Supporters, critics of $15 minimum wage make last-minute appeals to lawmakers

The debate over raising Hawaii’s minimum wage continues as decision day approaches

HONOLULU (HawaiiNewsNow) - The deadline to raise Hawaii’s minimum wage is getting closer, and both sides of the debate have strong opinions on the issue.

"I didn’t need to be on drugs or alcohol to become homeless,” said Lina Burgess, who supports the hike.

“That’s the other thing they need to realize, it’s hard working people like me, that has two jobs, they can’t even spend time with their kids, that has to do this just to make it.”

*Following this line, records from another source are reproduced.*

File: src/rtl/imem_loader.sv
// -----------------------------------------------------------------------------
// imem_loader
//   Writer side of the instruction memory. Consumes a byte stream from the
//   host (LEN_HI, LEN_LO, LEN*4 big-endian data bytes, XOR checksum byte),
//   writes each assembled 32-bit instruction word to the instruction memory at
//   BASE_ADDR + 4*index, and keeps the CPU held until the whole image has been
//   loaded and its checksum verified.
//
// Ports
//   clk        in   system clock, rising edge
//   rst_n      in   asynchronous active-low reset
//   start      in   1-cycle pulse, begins a load (only from IDLE, DONE or ERR)
//   in_valid   in   in_byte is valid
//   in_byte    in   stream byte
//   in_ready   out  loader takes a byte this cycle (transfer = in_valid & in_ready)
//   imem_we    out  instruction memory write strobe, one cycle per word
//   imem_addr  out  byte address of the write (held between writes)
//   imem_wdata out  instruction word (held between writes)
//   cpu_run    out  CPU may execute (only once the image is loaded and verified)
//   busy       out  load in progress
//   done       out  image loaded, checksum good (sticky until next start)
//   error      out  length or checksum fault (sticky until next start)
// -----------------------------------------------------------------------------
module imem_loader #(
  parameter int          DEPTH     = 256,
  parameter logic [31:0] BASE_ADDR = 32'h0000_0000
) (
  input  logic        clk,
  input  logic        rst_n,
  input  logic        start,
  input  logic        in_valid,
  input  logic [7:0]  in_byte,
  output logic        in_ready,
  output logic        imem_we,
  output logic [31:0] imem_addr,
  output logic [31:0] imem_wdata,
  output logic        cpu_run,
  output logic        busy,
  output logic        done,
  output logic        error
);

  localparam int IDX_W = $clog2(DEPTH + 1);

  typedef enum logic [2:0] {
    S_IDLE,
    S_LEN_HI,
    S_LEN_LO,
    S_DATA,
    S_CSUM,
    S_DONE,
    S_ERR
  } state_t;

  state_t           state_reg;
  logic [7:0]       len_hi_reg;
  logic [IDX_W-1:0] len_reg;
  logic [IDX_W-1:0] word_idx_reg;
  logic [1:0]       byte_cnt_reg;
  logic [31:0]      asm_reg;
  logic [7:0]       csum_reg;
  logic             busy_reg;
  logic             done_reg;
  logic             error_reg;
  logic             cpu_run_reg;
  logic             imem_we_reg;
  logic [31:0]      imem_addr_reg;
  logic [31:0]      imem_wdata_reg;

  logic        accept;
  logic [16:0] len_full;
  logic        len_over;
  logic        last_word;
  logic [31:0] word_off;

  // The write cycle is a forced bubble: no byte is taken while imem_we is high,
  // so the DATA path never has to handle a byte and a write in the same cycle.
  assign in_ready  = busy_reg & ~imem_we_reg;
  assign accept    = in_valid & in_ready;

  // Length as it will be once the low byte currently on in_byte is taken.
  assign len_full  = {1'b0, len_hi_reg, in_byte};
  assign len_over  = len_full > 17'(DEPTH);
  assign last_word = (word_idx_reg == len_reg - IDX_W'(1));
  assign word_off  = 32'(word_idx_reg) << 2;

  always_ff @(posedge clk or negedge rst_n) begin
    if (!rst_n) begin
      state_reg      <= S_IDLE;
      len_hi_reg     <= '0;
      len_reg        <= '0;
      word_idx_reg   <= '0;
      byte_cnt_reg   <= '0;
      asm_reg        <= '0;
      csum_reg       <= '0;
      busy_reg       <= 1'b0;
      done_reg       <= 1'b0;
      error_reg      <= 1'b0;
      cpu_run_reg    <= 1'b0;
      imem_we_reg    <= 1'b0;
      imem_addr_reg  <= '0;
      imem_wdata_reg <= '0;
    end else begin
      imem_we_reg <= 1'b0;

      case (state_reg)
        S_IDLE, S_DONE, S_ERR: begin
          if (start) begin
            state_reg    <= S_LEN_HI;
            busy_reg     <= 1'b1;
            done_reg     <= 1'b0;
            error_reg    <= 1'b0;
            cpu_run_reg  <= 1'b0;
            len_hi_reg   <= '0;
            len_reg      <= '0;
            word_idx_reg <= '0;
            byte_cnt_reg <= '0;
            asm_reg      <= '0;
            csum_reg     <= '0;
          end
        end

        S_LEN_HI: begin
          if (accept) begin
            len_hi_reg <= in_byte;
            state_reg  <= S_LEN_LO;
          end
        end

        S_LEN_LO: begin
          if (accept) begin
            if (len_over) begin
              state_reg <= S_ERR;
              busy_reg  <= 1'b0;
              error_reg <= 1'b1;
            end else if (len_full == 17'd0) begin
              // Empty image: only the checksum byte (expected 0x00) follows.
              state_reg <= S_CSUM;
            end else begin
              len_reg   <= len_full[IDX_W-1:0];
              state_reg <= S_DATA;
            end
          end
        end

        S_DATA: begin
          if (accept) begin
            asm_reg      <= {asm_reg[23:0], in_byte};
            csum_reg     <= csum_reg ^ in_byte;
            byte_cnt_reg <= byte_cnt_reg + 2'd1;
            if (byte_cnt_reg == 2'd3) begin
              imem_we_reg    <= 1'b1;
              imem_wdata_reg <= {asm_reg[23:0], in_byte};
              imem_addr_reg  <= BASE_ADDR + word_off;
              word_idx_reg   <= word_idx_reg + IDX_W'(1);
              if (last_word) begin
                state_reg <= S_CSUM;
              end
            end
          end
        end

        S_CSUM: begin
          if (accept) begin
            busy_reg <= 1'b0;
            if (in_byte == csum_reg) begin
              state_reg   <= S_DONE;
              done_reg    <= 1'b1;
              cpu_run_reg <= 1'b1;
            end else begin
              state_reg <= S_ERR;
              error_reg <= 1'b1;
            end
          end
        end

        default: begin
          state_reg <= S_IDLE;
          busy_reg  <= 1'b0;
        end
      endcase
    end
  end

  assign imem_we    = imem_we_reg;
  assign imem_addr  = imem_addr_reg;
  assign imem_wdata = imem_wdata_reg;
  assign cpu_run    = cpu_run_reg;
  assign busy       = busy_reg;
  assign done       = done_reg;
  assign error      = error_reg;

endmodule
File: config.mk
export PLATFORM = sky130hd
export DESIGN_NAME = imem_loader
export DESIGN_NICKNAME = d
export VERILOG_FILES = /design/src/rtl/imem_loader.sv
export SDC_FILE = /design/constraint.sdc
export NUM_CORES = 1
export LEC_CHECK = 0
export CAP_MARGIN = 30
export CORE_UTILIZATION = 58
export CTS_CLUSTER_SIZE = 16
export DETAILED_ROUTE_END_ITERATION = 16
export PLACE_DENSITY_LB_ADDON = 0.25
export SKIP_LAST_GASP = 1
export SLEW_MARGIN = 5
export SYNTH_ARGS = -nofsm -noshare
export SYNTH_HDL_FRONTEND = slang
export SYNTH_SLANG_ARGS = --single-unit
File: constraint.sdc
create_clock -name clk -period 4.3 [get_ports clk]
set_clock_uncertainty 0.15 [all_clocks]
set_input_delay 0.43 -clock clk [delete_from_list [all_inputs] [get_ports clk]]
set_output_delay 0.43 -clock clk [all_outputs]
set_load 0.01 [all_outputs]
==> flow_summary_export.csv, run 1 <==
group,metric,value,unit
outcome,status,"complete, no violations",
synthesis,post-synth-top-area-cell,"dfrtp_1",
placed_design,dp.cells,726,
floorplanning,initial_utilization,0.597,
timing,tightest_slew,954,ps
synthesis,yosys_register_bits,108,
worst_setup_path,critPathKind,"reg -> reg",
synthesis,synth_warnings,0,
floorplanning,dieArea,0.00932,mm2
timing,drv_slew,0,
worst_setup_path,slowest_delay,540,ps
final_layout,drive_gt1_frac,0.0520,
worst_setup_path,startpoint,"len_hi_reg[4]",
worst_setup_path,worstPathCellList,"or4_1 > nor4_1 > a31oi_1 > nor2_1 > mux2i_1",
synthesis,ys.flop_type,"dfrtp_1",
floorplanning,die-width,96.6,um
final_layout,largest_reg_flops,32,
synthesis,yosysSeqAreaShare,0.521,
worst_setup_path,r2r-start,"len_hi_reg[4]",
cts,cts_buffers,9,
timing,setup_viol,0,
worst_setup_path,timing.rr.end,"len_reg[2]",
worst_setup_path,crit_buf_inv,0,
routing,first_pass_iters,4,
synthesis,synth_top_family_by_area,"simple AND/OR/NAND/NOR gates",
timing,hold_slack,245,ps
power_and_ir_drop,finalPower,3.18,mW
power_and_ir_drop,powerDensity,532,mW/mm2
cts,cts_hold_buf,1,
grt,grt_overflow,0,
floorplanning,core,0.00868,mm2
worst_setup_path,cpMaxStageDelayCell,"or4_1",
cts,cts.sinks,108,
routing,drt_iter0_markers,253,
floorplanning,ioPinCount,82,
worst_setup_path,crit_required,4450,ps
synthesis,avgSynthCellArea,8.85,um2
worst_setup_path,r2r_slack,1490,ps
final_layout,n_antenna_cell,0,
power_and_ir_drop,power.leakage,2.85,nW
synthesis,synth_compound_gate_area_share,0.126,
grt,grt_use_total,0.273,
worst_setup_path,ff2ff_path_depth,5,
cts,cts.path.max_buffers,2,
final_layout,areaGrowthSynthToFinish,15.2,%
timing,final.period_utilization,0.653,
cts,root_buffer,"clkbuf_8",
worst_setup_path,arrival,2950,ps
cts,cts.clk_slew.worst_paths,110,ps
synthesis,postSynthCellCount,586,
placed_design,gp_routability_congestion,0.867,
routing,route.detailed.drc,0,
cts,cts_tree,"done",
synthesis,async_flop_share,1.00,
timing,period_needed,2810,ps
grt,grt_pass1_wl,19100,um
timing,maxSlewHeadroom,0.358,
worst_setup_path,worst-path-max-fanout,11,
cts,cts_setup_buffers,0,
worst_setup_path,cp-end-kind,"register",
worst_setup_path,worstSetupPathDepth,5,
timing,fin_setup_tns,0,ps
run,drv_cap,0,
grt,grt_max_degree,56,
synthesis,yosys.area_share.simple,0.228,
worst_setup_path,crit_family,"simple AND/OR/NAND/NOR gates",
placed_design,numPortBuffers,58,
placed_design,dp_hpwl,7900,um
synthesis,synth_xor_area_frac,0.0422,
routing,routed_via_density,5.53,
routing,via_count,4106,
synthesis,synth_top_area_share,0.521,
final_layout,nets,645,
synthesis,synth.area.mux_share,0.00772,
grt,antenna_found_initial,0,
synthesis,synth_edf_count,0,
floorplanning,fp-row-count,34,
cts,postCtsResizedCells,0,
final_layout,fin_cells,743,
grt,grt_pass1_vias,3853,
routing,wirelength,11400,um
routing,ant_nets,0,
synthesis,yosys-top-cells-area,"dfrtp_1, nand2_1, o21ai_0",
floorplanning,die_y,96.6,um
cts,clock_tree.htree_level_count,3,
hold_path,hold_path.class,"in -> async",
synthesis,synth_adder_area_share,0.00724,
worst_setup_path,endpoint,"len_reg[2]",
timing,rsz0062_at_grt,"false",
power_and_ir_drop,vdd_drop_max,0.308,mV
timing,final_hold_viol_count,0,
cts,clk_latency,380,ps
timing,max_freq,356,MHz
routing,wire_per_inst,15.3,um
synthesis,netlist_area,0.00518,mm2
synthesis,synthDistinctLibCells,51,
worst_setup_path,start_kind,"register",
==> logic make-up (layout without fill, tap and decap cells) <==
logic type,count (synthesis),in the layout
buf+inv,67,94
simple gates,273,273
mux,4,4
xor+xnor,25,25
flops,108,108
fa+ha+maj,3,3
other cells,1,23
compound gates,105,105
==> report_power, final <==
group,internal (mW),switching [mW]
clock,0.299,0.371
sequential,1.24,0.235
combinational,0.443,0.590
total,1.98,1.20
==> cells in the mapped netlist, types with 2 or more instances <==
library cell	count
a22o_1	10
a31oi_1	4
inv_1	10
clkbuf_1	25
nand3_1	9
and3b_1	2
buf_2	4
nor2_1	23
buf_1	3
o22ai_1	3
nor4_1	3
o21ai_0	52
a21oi_1	7
dfrtp_1	108
a2111oi_0	2
mux2i_1	4
nor3_2	2
nor3_1	3
buf_4	24
and3_1	2
o21ai_1	4
a21o_1	3
or4_1	3
o31ai_1	6
nand2b_1	6
ha_1	3
xor2_1	11
nor2b_1	4
nand4_1	4
nand2_1	200
a211oi_1	5
xnor2_1	14
and2_1	2
o2111ai_1	3
or3_1	2
==> metrics by stage <==
stage	util	area, um2	setup WS (ps)
after floorplan	-	5270	1870
after global placement	0.660	5730	1280
after detailed placement	0.662	5740	1210
after CTS	0.688	5970	1520
after global routing	0.688	5970	1280
final	0.688	5970	1490
==> area by class of cell <==
type | count | area (um2)
Clock buffer | 10 | 138
Fill cell | 706 | 2710
Timing Repair Buffer | 67 | 656
Multi-Input combinational cell | 433 | 2220
Clock inverter | 6 | 80.1
Tap cell | 108 | 135
Sequential cell | 108 | 2700
Inverter | 11 | 41.3
==> routing by layer <==
metal | global-route usage | share of wire | vias up
li1 | - | - | 1990
met4 | 0.0956 | 0.015 | 0
met5 | 0 | 0 | -
met1 | 0.385 | 0.46 | 1978
met2 | 0.427 | 0.47 | 125
met3 | 0.0454 | 0.058 | 13
==> layout by cell type (no fill, tap or decap), types with 5 or more instances in the layout <==
master           instances
clkdlybuf4s50_1         57
nand2_1                200
nand3_1                  9
xnor2_1                 14
a211oi_1                 5
nand2b_1                 6
nor2_1                  23
o31ai_1                  6
xor2_1                  11
a21oi_1                  7
inv_1                   10
a22o_1                  10
o21ai_0                 52
dfrtp_1                108
conb_1                  23
buf_4                    8
clkbuf_8                10
==> worst min path at each step <==
| stage | startpoint | to | slack [ps] | cells past startpoint |
|---|---|---|---|---|
| floorplan | rst_n | asm_reg[0] | -20 | 0 |
| global placement | rst_n | word_idx_reg[4] | 100 | 1 |
| detailed placement | rst_n | imem_addr[7] | 100 | 1 |
| CTS | rst_n | imem_addr[7] | 240 | 2 |
| global route | rst_n | imem_addr[7] | 250 | 2 |
| finish | rst_n | imem_addr[7] | 240 | 2 |
Power figures use the tool's default switching activity.
==> inputs of run 2 (changes only) <==
Settings changed: CORE_UTILIZATION 58 to 54.
Clock period 4.3 ns to 2.6 ns, I/O delays scaled along.
==> run 2 against run 1 <==
  * Worst hold slack lost 21 ps
  * Non-clock buffer count is 27 higher
  * Final area increased by 4.0%
  * Via count increased by 5.8%
  * Setup slack worse by 1400 ps
  * Final cell count increased by 6.5%
  * First-iteration DRC count increased by 4.7%
  * Core utilization fell by 1.9 points
  * Sequential cell count did not move
==> flow_summary_export.csv, run 2 (same netlist as run 1, synthesis figures left out) <==
group,metric,value,unit
outcome,status,"complete, no violations",
power_and_ir_drop,power.switching,2.05,mW
timing,max_freq,396,MHz
timing,drv_slew,0,
floorplanning,core,0.00928,mm2
power_and_ir_drop,p_seq_frac,0.451,
cts,cts_buffers,9,
cts,cts.clk_slew.worst_paths,110,ps
worst_setup_path,arrival,2690,ps
timing,setup_viol,0,
cts,clock_tree.htree_level_count,3,
run,drv_cap,0,
placed_design,postPlaceCellArea,0.00597,mm2
cts,cts.path.max_buffers,2,
power_and_ir_drop,p_comb_frac,0.365,
final_layout,drive_gt1_frac,0.0982,
routing,first_pass_iters,5,
grt,grt_use_total,0.261,
floorplanning,initial_utilization,0.558,
worst_setup_path,worstPathCellList,"inv_2 > ha_1 > or4b_4 > nor2_4 > xnor2_1 > or4_4 > nor3_4 > a221o_1",
cts,root_buffer,"clkbuf_8",
worst_setup_path,crit_required,2760,ps
grt,antenna_found_initial,0,
timing,fin_setup_tns,0,ps
grt,grt_overflow,0,
timing,period_needed,2520,ps
power_and_ir_drop,power_frac_clock,0.184,
final_layout,layout_common_cells,"nand2_1, dfrtp_1, clkdlybuf4s50_1, o21ai_0, buf_4",
cts,cts.sinks,108,
floorplanning,die_y,100,um
power_and_ir_drop,internal-power,3.29,mW
final_layout,nets,672,
worst_setup_path,slowest_delay,550,ps
final_layout,n_antenna_cell,0,
placed_design,numPortBuffers,58,
floorplanning,fp-row-count,35,
cts,cts_tree,"done",
routing,route.detailed.drc,0,
routing,wirelength,12000,um
final_layout,areaGrowthSynthToFinish,19.7,%
worst_setup_path,cpMaxStageDelayCell,"or4_4",
final_layout,final_common_cell,"nand2_1",
routing,wire_per_inst,15.2,um
power_and_ir_drop,vdd_drop_max,0.415,mV
cts,clk_latency,380,ps
routing,ant_nets,0,
placed_design,gp_routability_congestion,0.875,
final_layout,design_area,0.00621,mm2
timing,tightest_slew,532,ps
worst_setup_path,cp-end-kind,"register",
routing,drt_iter0_markers,265,
routing,via_count,4345,
worst_setup_path,worst-path-max-fanout,3,
timing,rsz0062_at_grt,"false",
timing,maxSlewHeadroom,0.636,
worst_setup_path,start_kind,"register",
power_and_ir_drop,p_sw_frac,0.384,
final_layout,largest_reg_flops,32,
worst_setup_path,critPathKind,"reg -> reg",
timing,final.period_utilization,0.970,
hold_path,hold_path.class,"in -> async",
timing,final_hold_viol_count,0,
final_layout,fill_cells,785,
worst_setup_path,r2r_slack,80,ps
routing,routed_via_density,5.49,
floorplanning,dieArea,0.0100,mm2
grt,grt_pass1_wl,20300,um
grt,grt_pass1_vias,4119,
power_and_ir_drop,power.leakage,2.98,nW
power_and_ir_drop,powerDensity,861,mW/mm2
grt,grt_max_degree,41,
placed_design,dp_hpwl,8550,um
floorplanning,ioPinCount,82,
floorplanning,die-width,100,um
-- run 2: what timing repair did --
action / 4_1_cts / 5_1_grt
gates resized for setup: 0 / 7
setup endpoints to repair: 0 / 13
hold buffers: 1 / 0
hold endpoints to repair: 31 / 0
setup buffers: 0 / 3
-- run 2: metal layers --
metal,global-route usage,part of all wire
met5,0,0
met4,0.0936,0.018
met3,0.0348,0.054
met2,0.419,0.48
met1,0.366,0.45
-- run 2: per-stage QoR --
stage	setup WS, ps	hold WS [ps]	util	std cells	power [mW]
floorplan	175	-186	-	608	3.65
global placement	131	81.3	0.643	771	4.23
detailed placement	72.5	84.2	0.643	771	4.30
CTS	41.1	219	0.664	788	5.29
global route	11.2	272	0.669	791	5.70
finish	77.5	223	0.669	791	5.35
-- run 2: final cells by class --
type	instances	area (um2)	share of cell area
clock buffer	10	128	0.0206
clock inverter	6	58.8	0.00947
inverter	11	41.3	0.00665
multi-input combinational	433	2240	0.361
sequential	108	2700	0.436
tap	129	161	0.0260
timing repair buffer	94	876	0.141
-- run 2: path summary, 6_finish.rpt --
path                                  endpoint  cells past startpoint         from
min in group clk                imem_wdata[28]                      2  asm_reg[20]
worst max register to register    state_reg[2]                      8   len_reg[0]
worst min-delay path            imem_wdata[28]                      2        rst_n
worst max-delay path              state_reg[2]                      8   len_reg[0]
worst min register to register  imem_wdata[28]                      2  asm_reg[20]
max in group asynchronous           asm_reg[8]                      3        rst_n
-- run 2: power groups by stage --
stage / registers [mW] / clock network, mW / logic, mW
finish: 2.41 / 0.984 / 1.95
global route: 2.47 / 1.06 / 2.17
CTS: 2.41 / 0.993 / 1.89
detailed placement: 2.44 / 0 / 1.86
global placement: 2.42 / 0 / 1.81
floorplan: 2.34 / 0 / 1.31
-- run 2: worst max-delay path, delay by kind of cell, from the launching register on --
| kind | cells | cell delay (ps) |
|---|---|---|
| xor+xnor | 1 | 80 |
| simple gates | 4 | 1400 |
| buf+inv | 1 | 60 |
| flops | 1 | 440 |
| fa+ha+maj | 1 | 150 |
| compound gates | 1 | 190 |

Burgess says she was homeless while working simultaneous full-time jobs at Subway and Lowe’s for almost a year.

She now has a roof over her head but still lives paycheck to paycheck.

She said her husband passed away last year and she is now a single mother of two but can hardly see her children because she is constantly working. So, she says they stay with family.

“My morning starts at 5. I wake up, get ready, shoot it down to Subway. I start at 6 and I work from 6 to 1 every day. Then right after my day at Subway, I go to Lowe’s from 2 to 11, and that’s like every day,” Burgess said.

Hawaii’s current minimum wage is $10.10 an hour.

There are proposals to raise it to $15 an hour.

Burgess says that will help her, and many others out there, tremendously.

Both Hawaii House and Senate lawmakers say they want to raise the minimum wage, they just have come to an agreement on how to do so.

One proposal is to raise it to $12 an hour in 2020, then $15 an hour in 2023.

To help ease the burden on small businesses, it also includes a tax credit of up to $50,000.

Highway Inn owner Monica Toguchi Ryan says if the bill passes, it will ultimately impact the consumers.

“When costs rise, somehow we have to pass it on to the consumer or we’re going to be in the red because our profit margins are typically very thin in these industries,” said Toguchi Ryan.

Toguchi Ryan anticipates prices at restaurants will go up and some small businesses will eventually have to close.

“The whole thing for businesses is sustainability and for us that means staying profitable. If you’re not profitable, you can’t keep your doors open,” she said.

House and Senate lawmakers will re-convene Thursday in Conference Room 423 at 10 a.m. They could decide then or push it until the deadline on Friday.